Which is to say, I don't fully understand this. That said, I'm curious to hear what ML researchers think about Lecun's take, and if there's any engineering done around it. I can't find much after the release of ijepa from his group.

1. killthebuddha ◴[] No.43365456[source]
I've always felt like the argument is super flimsy because "of course we can _in theory_ do error correction". I've never seen even a semi-rigorous argument that error correction is _theoretically_ impossible. Do you have a link to somewhere where such an argument is made?
replies(3): >>43366044 #>>43367051 #>>43370111 #
2. aithrowawaycomm ◴[] No.43366044[source]
In theory transformers are Turing-complete and LLMs can do anything computable. The more down-to-earth argument is that transformer LLMs aren't able to correct errors in a systematic way like Lecun is describing: it's task-specific "whack-a-mole," involving either tailored synthetic data or expensive RLHF.

In particular, if you train an LLM to do Task A and Task B with acceptable accuracy, that does not guarantee it can combine the tasks in a common-sense way. "For each step of A, do B on the intermediate results" is a whole new Task C that likely needs to be fine-tuned. (This one actually does have some theoretical evidence coming from computational complexity, and it was the first thing I noticed in 2023 when testing chain-of-thought prompting. It's not that the LLM can't do Task C, it just takes extra training.)
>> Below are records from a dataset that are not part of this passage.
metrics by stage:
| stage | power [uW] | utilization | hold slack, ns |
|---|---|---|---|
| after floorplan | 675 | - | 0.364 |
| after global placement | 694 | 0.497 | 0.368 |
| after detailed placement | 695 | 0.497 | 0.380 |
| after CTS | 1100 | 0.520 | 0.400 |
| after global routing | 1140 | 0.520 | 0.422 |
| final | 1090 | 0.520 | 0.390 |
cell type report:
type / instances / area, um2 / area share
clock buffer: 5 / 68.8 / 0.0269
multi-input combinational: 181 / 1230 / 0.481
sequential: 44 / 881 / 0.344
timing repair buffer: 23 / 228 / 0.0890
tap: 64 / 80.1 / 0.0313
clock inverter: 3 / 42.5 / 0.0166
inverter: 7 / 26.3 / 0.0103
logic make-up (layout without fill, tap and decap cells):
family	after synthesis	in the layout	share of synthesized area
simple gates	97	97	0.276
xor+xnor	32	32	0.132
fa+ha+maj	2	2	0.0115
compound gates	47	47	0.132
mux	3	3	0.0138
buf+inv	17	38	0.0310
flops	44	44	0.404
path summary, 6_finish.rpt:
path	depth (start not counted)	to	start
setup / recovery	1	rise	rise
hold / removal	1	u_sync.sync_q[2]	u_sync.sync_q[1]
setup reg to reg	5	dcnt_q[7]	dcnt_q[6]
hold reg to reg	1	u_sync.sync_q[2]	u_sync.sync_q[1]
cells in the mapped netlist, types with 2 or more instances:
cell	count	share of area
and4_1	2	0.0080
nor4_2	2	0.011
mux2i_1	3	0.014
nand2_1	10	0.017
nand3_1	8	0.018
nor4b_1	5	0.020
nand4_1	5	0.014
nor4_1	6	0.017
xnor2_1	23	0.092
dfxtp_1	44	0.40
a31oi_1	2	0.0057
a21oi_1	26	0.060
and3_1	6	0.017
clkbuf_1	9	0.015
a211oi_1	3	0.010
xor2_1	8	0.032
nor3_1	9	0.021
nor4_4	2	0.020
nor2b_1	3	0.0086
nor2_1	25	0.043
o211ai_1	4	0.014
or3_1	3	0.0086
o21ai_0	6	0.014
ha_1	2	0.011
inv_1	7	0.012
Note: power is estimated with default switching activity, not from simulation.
3. vhantz ◴[] No.43367051[source]
> of course we can _in theory_ do error correction

Oh yeah? This is begging the question.

4. tyronehed ◴[] No.43370111[source]
As soon as you need to start leaning heavily on error correction, that is an indication that your architecture and solution is not correct. The final solution will need to be elegant and very close to a perfect solution immediately.

You must always keep close to the only known example we have of an intelligence which is the human brain. As soon as you start to wander away from the way the human brain does it, you are on your own and you are not relying on known examples of intelligence. Certainly that might be possible, but since there's only one known example in this universe of intelligence, it seems ridiculous to do anything but stick close to that example, which is the human brain.